ENTRIES SHOWN
== == ==

==> src/rtl/pu_multiplexer_n.sv <==
// N-way select processing unit: collects up to 2**SEL_WIDTH argument words, then a
// selector word, and drives the chosen argument (with its attributes) onto the bus.
module pu_multiplexer_n #(
  parameter int unsigned DATA_WIDTH  = 32,
  parameter int unsigned ATTR_WIDTH  = 4,
  parameter int unsigned SEL_WIDTH   = 2,
  parameter int unsigned INVALID_BIT = 0
) (
  input  logic                  clk,
  input  logic                  rst,
  input  logic                  signal_wr,
  input  logic                  signal_sel,
  input  logic                  signal_oe,
  input  logic [DATA_WIDTH-1:0] data_in,
  input  logic [ATTR_WIDTH-1:0] attr_in,
  output logic [DATA_WIDTH-1:0] data_out,
  output logic [ATTR_WIDTH-1:0] attr_out,
  output logic                  busy
);

  localparam int unsigned N  = 2**SEL_WIDTH;
  localparam int unsigned CW = SEL_WIDTH + 1;

  typedef enum logic [1:0] {
    S_IDLE,
    S_COLLECT,
    S_ARMED,
    S_OUTPUT
  } state_t;

  state_t                state_q, state_d;
  logic [DATA_WIDTH-1:0] data_q [N];
  logic [DATA_WIDTH-1:0] data_d [N];
  logic [ATTR_WIDTH-1:0] attr_q [N];
  logic [ATTR_WIDTH-1:0] attr_d [N];
  logic [CW-1:0]         count_q, count_d;
  logic [SEL_WIDTH-1:0]  sel_q, sel_d;
  logic                  sel_oor_q, sel_oor_d;
  logic                  ovf_q, ovf_d;
  logic                  busy_q;

  logic                  sel_oor_in;
  logic                  not_full;
  logic                  valid;
  logic [SEL_WIDTH-1:0]  wr_idx;

  // Any bit above the selector field (sign included) puts the selector out of range.
  assign sel_oor_in = |data_in[DATA_WIDTH-1:SEL_WIDTH];
  assign not_full   = count_q < CW'(N);
  assign wr_idx     = count_q[SEL_WIDTH-1:0];

  // Job sequencing and argument/selector capture; sel beats wr, wr beats oe.
  always_comb begin
    state_d   = state_q;
    data_d    = data_q;
    attr_d    = attr_q;
    count_d   = count_q;
    sel_d     = sel_q;
    sel_oor_d = sel_oor_q;
    ovf_d     = ovf_q;
    unique case (state_q)
      S_IDLE: begin
        if (signal_sel) begin
          sel_d     = data_in[SEL_WIDTH-1:0];
          sel_oor_d = sel_oor_in;
          state_d   = S_ARMED;
        end else if (signal_wr) begin
          data_d[0] = data_in;
          attr_d[0] = attr_in;
          count_d   = CW'(1);
          state_d   = S_COLLECT;
        end
      end
      S_COLLECT: begin
        if (signal_sel) begin
          sel_d     = data_in[SEL_WIDTH-1:0];
          sel_oor_d = sel_oor_in;
          state_d   = S_ARMED;
        end else if (signal_wr) begin
          if (not_full) begin
            data_d[wr_idx] = data_in;
            attr_d[wr_idx] = attr_in;
            count_d        = count_q + CW'(1);
          end else begin
            ovf_d = 1'b1;
          end
        end
      end
      S_ARMED, S_OUTPUT: begin
        if (signal_sel) begin
          sel_d     = data_in[SEL_WIDTH-1:0];
          sel_oor_d = sel_oor_in;
          state_d   = S_ARMED;
        end else if (signal_wr) begin
          // Stale slots 1..N-1 stay behind but are unreachable with count=1.
          data_d[0] = data_in;
          attr_d[0] = attr_in;
          count_d   = CW'(1);
          sel_d     = '0;
          sel_oor_d = 1'b0;
          ovf_d     = 1'b0;
          state_d   = S_COLLECT;
        end else if (signal_oe) begin
          state_d = S_OUTPUT;
        end
      end
      default: state_d = S_IDLE;
    endcase
  end

  always_ff @(posedge clk) begin
    if (rst) begin
      state_q   <= S_IDLE;
      count_q   <= '0;
      sel_q     <= '0;
      sel_oor_q <= 1'b0;
      ovf_q     <= 1'b0;
      busy_q    <= 1'b0;
      for (int i = 0; i < int'(N); i++) begin
        data_q[i] <= '0;
        attr_q[i] <= '0;
      end
    end else begin
      state_q   <= state_d;
      count_q   <= count_d;
      sel_q     <= sel_d;
      sel_oor_q <= sel_oor_d;
      ovf_q     <= ovf_d;
      busy_q    <= (state_d != S_IDLE);
      data_q    <= data_d;
      attr_q    <= attr_d;
    end
  end

  assign valid = ((state_q == S_ARMED) || (state_q == S_OUTPUT)) &&
                 !sel_oor_q && ({1'b0, sel_q} < count_q);

  // Zero-latency bus drive; all-zero when not enabled so the bus can be OR-combined.
  always_comb begin
    data_out = '0;
    attr_out = '0;
    if (signal_oe) begin
      if (valid) begin
        data_out              = data_q[sel_q];
        attr_out              = attr_q[sel_q];
        attr_out[INVALID_BIT] = attr_q[sel_q][INVALID_BIT] | ovf_q;
      end else begin
        attr_out[INVALID_BIT] = 1'b1;
      end
    end
  end

  assign busy = busy_q;

endmodule
==> config.mk <==
export PLATFORM = sky130hd
export DESIGN_NAME = pu_multiplexer_n
export DESIGN_NICKNAME = d
export VERILOG_FILES = /design/src/rtl/pu_multiplexer_n.sv
export SDC_FILE = /design/constraint.sdc
export NUM_CORES = 1
export LEC_CHECK = 0
export BUFFER_PORTS_ARGS = -buffer_cell sky130_fd_sc_hd__buf_4
export CAP_MARGIN = 5
export CORE_MARGIN = 2
export CORE_UTILIZATION = 53
export CTS_CLUSTER_DIAMETER = 40
export CTS_CLUSTER_SIZE = 20
export DETAILED_ROUTE_END_ITERATION = 8
export HOLD_SLACK_MARGIN = 0.03
export PLACE_DENSITY = 0.76
export SYNTH_ARGS = -nofsm -noshare
export SYNTH_HDL_FRONTEND = slang
export SYNTH_SLANG_ARGS = --single-unit
==> constraint.sdc <==
create_clock -name clk -period 1.8 [get_ports clk]
set_clock_uncertainty 0.15 [all_clocks]
set_input_delay 0.09 -clock clk [delete_from_list [all_inputs] [get_ports clk]]
set_output_delay 0.09 -clock clk [all_outputs]
set_load 0.02 [all_outputs]
Word-level counts from Yosys, hierarchy flattened
Index checks and enable logic that the tools add are counted.
- $add $sub $neg: 1
- multipliers: 0
- divide/modulo/power cells: 0
- magnitude comparators: 5
- equality and inequality tests: 13
- shift operators: 0
- mux-type cells: 55
- bitwise gates (word level): 4
- reduce and logical (&&, ||, !) cells: 16
- operator list (operator ; count):
    2-to-1 mux 128 bit ; 3
    2-to-1 mux 32 bit ; 7
    bitwise mux 128 bit ; 1
    binary-select mux 32 bit (select 2 bit) ; 1
    demux 32 bit (select 2 bit) ; 1
    one-hot mux 32 bit (2 select lines) ; 1
    2-to-1 mux 16 bit ; 3
    OR reduction 30 bit ; 1
    2-to-1 mux 4 bit ; 6
    2-to-1 mux 2 bit ; 9
    2-to-1 mux 3 bit ; 6
    bitwise mux 16 bit ; 1
    != test 2 bit, second input constant ; 7
    binary-select mux 4 bit (select 2 bit) ; 1
    demux 4 bit (select 2 bit) ; 1
    2-to-1 mux 1 bit ; 8
    one-hot mux 4 bit (2 select lines) ; 1
    >= comparator 3 bit, second input constant ; 2
    inverter 2 -> 3 bit ; 2
    one-hot mux 2 bit (3 select lines) ; 1
    one-hot mux 3 bit (2 select lines) ; 1
    AND reduction 6 bit ; 1
    AND reduction 5 bit ; 1
    == test 2 bit, second input constant ; 2
    other kinds (20) ; 26
- register bits after elaboration: 154
- bits in latches: 0
- memory bits (writable): 0
- memory bits (read-only): 0
- input port bits: 41
- output and inout port bits: 37
- logic and storage cells: 108
- memories: 0

Depth between registers and ports, before layout
Gate-level depths: netlist (run 1).
- depth after elaboration: 10
- gate-level depth with buffers: 8
- depth with buffers taken out: 6

Least setup slack after synthesis (run 1)
OpenSTA, ideal clock, no wires.
- path kind: flip-flop to output port
- start point: register count_q[1]
- end point: output port data_out[10]
- arrival: 1647 ps
- data required time: 1560 ps
- slack: -87 ps
- cell stages (with the launch flop): 7
- buffers on the path: 1
- path through: dfxtp_1 -> inv_1 -> ha_1 -> a21oi_1 -> o211ai_1 -> clkbuf_1 -> and2b_2
- cells in the longest elaborated chain, start to end: 4
- RTL lines (item ; RTL line ; source):
    start: declaration ; 36 ; logic [CW-1:0] count_q, count_d;
    start signal: assignment ; 125 ; count_q <= count_d;
    < comparator 2 x 3 -> 1 bit ; 136 ; !sel_oor_q && ({1'b0, sel_q} < count_q);
    logical AND 1 bit ; 136 ;
    2-to-1 mux 32 bit ; 143 ; if (valid) begin
    2-to-1 mux 32 bit ; 142 ; if (signal_oe) begin
    end: declaration ; 16 ; output logic [DATA_WIDTH-1:0] data_out,
No other way between the ends.

Worst setup path after layout (run 1)
- start point: register sel_q[0]
- end point: output port data_out[1]
- cells in the longest elaborated chain, start to end: 6
- elaborated cells between the ends (all ways): 8
- classes of those cells: order compare: 1; mux: 5; bitwise: 1; reduce/logical: 1
- RTL lines (item ; RTL line ; source):
    start: declaration ; 37 ; logic [SEL_WIDTH-1:0] sel_q, sel_d;
    start signal: assignment ; 126 ; sel_q <= sel_d;
    inverter 2 -> 3 bit (implied by the code) ; 144 ; data_out = data_q[sel_q];
    binary-select mux 32 bit (select 2 bit) ; 144 ;
    2-to-1 mux 32 bit (implied by the code) (2 in a row) ; 144 ;
    2-to-1 mux 32 bit (*) ; 143 ;
    2-to-1 mux 32 bit (*) ; 142 ;
Mark *: on every way between the ends. The rest lies on a longest branch, timed or not. The select of a mux whose other input is x is not followed.

==> impl_metrics.py, run 1 <==
metrics = {
    "setup_path": {
        "start_kind": "flop",
        "crit_path_start": "sel_q[0]",
        "rr_worst_depth": 7,
        "worstSetupPathType": "flop to output pin",
        "timing.rr.end": "data_q[94]",
        "worst-endpoint-arrival_ns": 2.00,
        "endpoint_kind": "output pin",
        "endpoint": "data_out[1]",
        "reg2reg_slack_ns": 0,
        "regToRegStartpoint": "state_q[0]",
        "cp.required_ns": 1.56,
        "cp_max_fo": 5,
    },
    "min_path": {
        "min_path_type": "flop to flop",
    },
    "clocking": {
        "cts_buffers": 17,
        "cts_tree": "built",
        "clk_transition_reported_paths_ns": 0.06,
        "clk_latency_ns": 0.43,
        "numClockSinks": 154,
        "cts-htree-levels": 4,
        "cts_buffer_depth": 2,
        "clock-root-buffer": "clkbuf_16",
    },
    "power_and_ir_drop": {
        "p_per_area_nw_per_um2": 827,
        "swShare_pct": 23.3,
        "switching_power_mw": 1.79,
        "power_frac_clock_pct": 44.8,
        "leakage_nw": 3.48,
        "ir_worst_vdd_uv": 594,
        "combPwrFrac_pct": 9.7,
        "intPower_mw": 5.90,
        "seqPwrFrac_pct": 45.5,
    },
    "global_route": {
        "grt_util_all_layers_pct": 29.5,
        "grt_max_degree": 99,
        "grt_pass1_vias": 6313,
        "grt_antenna_before_repair": 0,
        "grt_first_pass_wirelength_um": 32200,
        "grt-ovfl-total": 0,
    },
    "synth": {
        "synth_area_leader_cell": "dfxtp_1",
        "syn_area_um2": 6850,
        "syn_avg_cell_area_um2": 8.86,
        "synthCells": 773,
        "yosysTopAreaCellShare_pct": 45.0,
        "synth_nets": 819,
        "synthArstFlopShare_pct": 0,
        "synth_flop_cell": "dfxtp_1",
        "yosysSeqAreaShare_pct": 45.0,
        "synth_cell_type_count": 37,
        "synth.area.top_cells": "dfxtp_1, nand2_1, a21oi_1",
        "synth_edf_count": 0,
        "ys_warn_count": 0,
        "synth-seq-cells": 154,
    },
    "run_status": {
        "violations": "negative setup slack",
        "status": "finished, violations left",
    },
    "routing": {
        "drt_iter0_drc": 789,
        "vias": 6554,
        "remaining_drc_errors": 0,
        "dr.pass1.iters": 6,
        "wl_per_cell_um": 20.0,
        "antenna_left": 0,
        "vias_per_cell": 5.97,
        "wirelength_um": 22000,
    },
    "placed_design": {
        "portBuffers": 77,
        "gp_congestion": 0.781,
        "place_area_um2": 7670,
        "pre_cts_slack_ns": -0.120,
        "dp_hpwl_um": 11500,
    },
    "cells_and_area": {
        "drive_gt1_share_pct": 27.0,
        "num-fill-cells": 814,
        "layout_common_cells": "nand2_1, dfxtp_1, a21oi_1",
        "layout_commonest_cell": "nand2_1",
        "multi_input_area_um2": 3480,
        "diodes": 0,
        "area_growth_pct": 35.9,
        "final_area_um2": 9300,
        "layout.nets": 960,
        "ff_latch_area_um2": 3090,
    },
    "timing": {
        "final-setup-viol-count": 39,
        "max_freq_ghz": 0.446,
        "maxSlewViolCount": 0,
        "tightest_slew_ns": 0.668,
        "relSlewSlack_pct": 55.1,
        "hold_violations": 0,
        "rsz0062_at_grt": "true",
        "period_share_pct": 125,
        "layout_setup_ws_ns": -0.442,
        "min_period_ns": 2.24,
    },
    "floorplanning": {
        "chipHeight_um": 118,
        "io-pin-count": 78,
        "core_region_area_um2": 12600,
        "core.rowCount": 41,
        "initial_core_util_pct": 54.3,
        "die-area_um2": 13800,
        "dieWidth_um": 118,
    },
    "flow_run": {
        "maxCapViolCount": 0,
    },
}
## cell usage after synthesis, types with 2 or more instances
| library cell | n |
|---|---|
| buf_2 | 11 |
| mux4_2 | 18 |
| ha_1 | 5 |
| inv_1 | 4 |
| nand3_2 | 2 |
| buf_4 | 7 |
| a22oi_1 | 2 |
| and3_1 | 3 |
| nand2_1 | 289 |
| a21oi_1 | 150 |
| clkbuf_1 | 22 |
| buf_6 | 12 |
| nor2_1 | 5 |
| nor2b_1 | 14 |
| nor4_1 | 7 |
| clkbuf_8 | 4 |
| mux4_1 | 17 |
| a211oi_1 | 3 |
| nand4_1 | 2 |
| o21ai_0 | 3 |
| dfxtp_1 | 154 |
| and2b_2 | 24 |
## worst max-delay path, stage by stage (launching register included)
cell     delay (ns)
dfxtp_4        0.41
buf_4          0.13
mux4_4         0.63
and2b_2        0.26
buf_6          0.14
## metrics by stage
step | total power, mW | TNS, ns | hold slack [ns] | cells | utilization [%]
CTS | 7.61 | -14.37 | 0.301 | 1089 | 71.7
detailed placement | 4.09 | -2.13 | 0.200 | 999 | 60.8
global route | 7.87 | -17.38 | 0.315 | 1098 | 73.7
floorplan | 3.85 | 0 | 0.0277 | 773 | -
finish | 7.69 | -14.54 | 0.301 | 1098 | 73.7
global placement | 4.07 | -0.119 | 0.191 | 999 | 60.8
## worst min-delay path by stage
stage / slack [ns] / depth (start not counted) / to / startpoint
2_1_floorplan: 0.03 / 1 / state_q[0] / signal_sel
6_report: 0.30 / 2 / data_q[125] / data_q[125]
4_1_cts: 0.30 / 2 / data_q[73] / data_q[73]
5_1_grt: 0.31 / 2 / data_q[125] / data_q[125]
3_3_place_gp: 0.19 / 2 / state_q[0] / signal_sel
3_5_place_dp: 0.20 / 2 / state_q[0] / signal_sel
## final cells by class
type	instances	share of cell area, %
well taps	172	2.31
repair buffers	179	20.8
inverters	4	0.188
clock buffers	24	5.39
clock inverters	7	0.699
flip-flops and latches	154	33.2
multi-input cells	558	37.4
## power by group through the flow
| stage | sequential, mW | combinational [mW] | clock [mW] |
|---|---|---|---|
| floorplan | 3.56 | 0.295 | 0 |
| global placement | 3.56 | 0.507 | 0 |
| detailed placement | 3.57 | 0.521 | 0 |
| CTS | 3.49 | 0.679 | 3.44 |
| global route | 3.50 | 0.782 | 3.59 |
| finish | 3.50 | 0.746 | 3.45 |
## flip-flops by register name (all words and copies together), names as in the netlist
signal / count
sel_oor_q: 1
attr_q: 16
sel_q: 2
ovf_q: 1
data_q: 128
state_q: 2
count_q: 3
busy: 1
## metal layers
layer / up-vias / global-route usage [%] / part of all wire [%]
li1: 2896 / - / -
met1: 3120 / 35.7 / 36
met2: 429 / 48.8 / 48
met3: 109 / 6.59 / 9.9
met4: 0 / 16.5 / 5.6
met5: - / 0 / 0
## cell families (layout without fill, tap and decap cells)
logic type	count (synthesis)	count (layout)	share of synthesized area [%]
compound gates	165	165	12.7
simple gates	352	352	22.6
mux	36	36	12.8
fa+ha+maj	5	5	0.914
buf+inv	61	214	5.99
flops	154	154	45.0
## what timing repair did
| action | CTS | global route |
|---|---|---|
| endpoints found under the hold margin | 153 | 1 |
| cloned | 5 | 6 |
| buffers inserted | 15 | 7 |
| gates resized for setup | 52 | 37 |
| pin swaps | 4 | 20 |
| setup endpoints to repair | 70 | 167 |
| hold buffers | 40 | 1 |
(Power assumes the default switching activity.)
==> run 2: changes to the inputs <==
CORE_UTILIZATION = 50   (was 53)
PLACE_DENSITY = 0.73   (was 0.76)
==> impl_metrics.py, run 2 (synthesis gave the netlist of run 1 again) <==
metrics = {
    "placed_design": {
        "dp_hpwl_um": 11200,
        "gp_congestion": 0.864,
        "portBuffers": 77,
        "place_area_um2": 7680,
        "dp.cells": 1006,
    },
    "timing": {
        "hold_violations": 0,
        "relSlewSlack_pct": 63.5,
        "maxSlewViolCount": 0,
        "holdWs_ns": 0.302,
        "max_freq_ghz": 0.443,
        "period_share_pct": 125,
        "min_period_ns": 2.26,
        "tightest_slew_ns": 0.543,
        "layout_setup_ws_ns": -0.458,
        "final-setup-viol-count": 36,
        "rsz0062_at_grt": "true",
    },
    "cells_and_area": {
        "num-fill-cells": 1002,
        "layout.cells.non_filler": 1087,
        "multi_input_area_um2": 3390,
        "largest_register": "data_q",
        "layout_commonest_cell": "nand2_1",
        "largest_reg_flops": 128,
        "ff_latch_area_um2": 3090,
        "reg.largest.list": "data_q (128), attr_q (16), count_q (3)",
        "area_growth_pct": 29.4,
        "layout_common_cells": "nand2_1, a21oi_1, dfxtp_1",
        "diodes": 0,
        "layout.nets": 944,
        "drive_gt1_share_pct": 23.6,
        "final_area_um2": 8860,
    },
    "clocking": {
        "cts_tree": "built",
        "numClockSinks": 154,
        "cts_buffers": 17,
        "clock-root-buffer": "clkbuf_16",
        "cts_buffer_depth": 2,
        "clk_transition_reported_paths_ns": 0.06,
        "cts-htree-levels": 4,
        "clk_latency_ns": 0.42,
    },
    "global_route": {
        "grt_pass1_vias": 5888,
        "grt_max_degree": 87,
        "grt_first_pass_wirelength_um": 29700,
        "grt-ovfl-total": 0,
        "grt_antenna_before_repair": 0,
        "grt_util_all_layers_pct": 26.3,
    },
    "setup_path": {
        "start_kind": "flop",
        "worstSetupPathType": "flop to output pin",
        "crit_family": "buffers and inverters",
        "crit_slowest_cell": "dfxtp_2",
        "cp.required_ns": 1.56,
        "path_cells": "inv_2 -> ha_4 -> a21oi_2 -> o211ai_1 -> buf_12 -> and2b_2 -> buf_4",
        "regToRegStartpoint": "state_q[1]",
        "cp_max_fo": 35,
        "path_buf_inv": 3,
        "crit_path_start": "count_q[1]",
        "max_stage_delay_ns": 0.33,
        "worst-endpoint-arrival_ns": 2.02,
        "endpoint_kind": "output pin",
    },
    "floorplanning": {
        "die-area_um2": 14600,
        "io-pin-count": 78,
        "core.rowCount": 42,
        "core_region_area_um2": 13300,
        "dieWidth_um": 121,
        "initial_core_util_pct": 51.5,
        "chipHeight_um": 121,
    },
    "power_and_ir_drop": {
        "finalPower_mw": 7.72,
        "p_per_area_nw_per_um2": 872,
        "ir_worst_vdd_uv": 694,
        "leakage_nw": 3.33,
    },
    "min_path": {
        "hold_path_startpoint": "data_q[76]",
        "min_path_type": "flop to flop",
    },
    "run_status": {
        "status": "finished, violations left",
        "violations": "negative setup slack",
    },
    "routing": {
        "vias": 6044,
        "dr.pass1.iters": 5,
        "vias_per_cell": 5.56,
        "drt_iter0_drc": 572,
        "wirelength_um": 18800,
        "remaining_drc_errors": 0,
        "wl_per_cell_um": 17.3,
        "antenna_left": 0,
    },
    "flow_run": {
        "maxCapViolCount": 0,
    },
}
run 2: repair_timing:
item | in CTS | in global routing
gates resized for setup | 12 | 11
endpoints found under the setup margin | 53 | 126
endpoints found under the hold margin | 153 | 0
setup buffers | 6 | 1
pin swaps | 2 | 2
cloned | 2 | 1
hold buffers | 40 | 0
run 2: worst reg2reg max path: stages, from the launching register on:
cell           delay (ns)
dfxtp_2              0.36
a211oi_2             0.18
nor3_1               0.06
dlygate4sd3_1        0.57
or2_2                0.30
run 2: routing by layer:
layer,up-vias,global-route usage (%),share of wire (%)
met4,0,11.6,2.7
li1,2876,-,-
met5,-,0,0
met2,254,44.2,50
met1,2874,33.1,41
met3,40,4.56,6.7
run 2: final timing paths:
path | to | slack [ns] | cells past startpoint
max | data_out[13] | -0.46 | 7
min | data_q[76] | 0.30 | 2
max reg2reg | busy | 0.06 | 4
min reg2reg | data_q[76] | 0.30 | 2
run 2: area by class of cell:
class	count	area share, %
inverters	4	0.170
clock inverters	9	1.36
multi-input cells	558	38.3
repair buffers	163	17.5
flip-flops and latches	154	34.9
clock buffers	23	5.28
well taps	176	2.49
run 2: report_power, final:
| group | internal [mW] | total (mW) | leakage (nW) | switching (mW) |
|---|---|---|---|---|
| Combinational | 0.317 | 0.636 | 1.79 | 0.320 |
| Sequential | 3.46 | 3.49 | 1.25 | 0.0325 |
| Clock | 2.24 | 3.59 | 0.294 | 1.35 |
| Total | 6.02 | 7.72 | 3.33 | 1.71 |
run 2: per-stage QoR:
| stage | worst slack (ns) | TNS, ns | util (%) |
|---|---|---|---|
| after floorplan | 0.00468 | 0 | - |
| after global placement | 0.0142 | 0 | 57.8 |
| after detailed placement | -0.0240 | -0.111 | 57.8 |
| after CTS | -0.468 | -16.10 | 66.3 |
| after global routing | -0.529 | -17.79 | 66.6 |
| final | -0.458 | -15.21 | 66.6 |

== == ==

PROBLEM STATEMENT
Collect each line above holding the string "chain".

RESULT OF THE TASK
- cells in the longest elaborated chain, start to end: 4
- cells in the longest elaborated chain, start to end: 6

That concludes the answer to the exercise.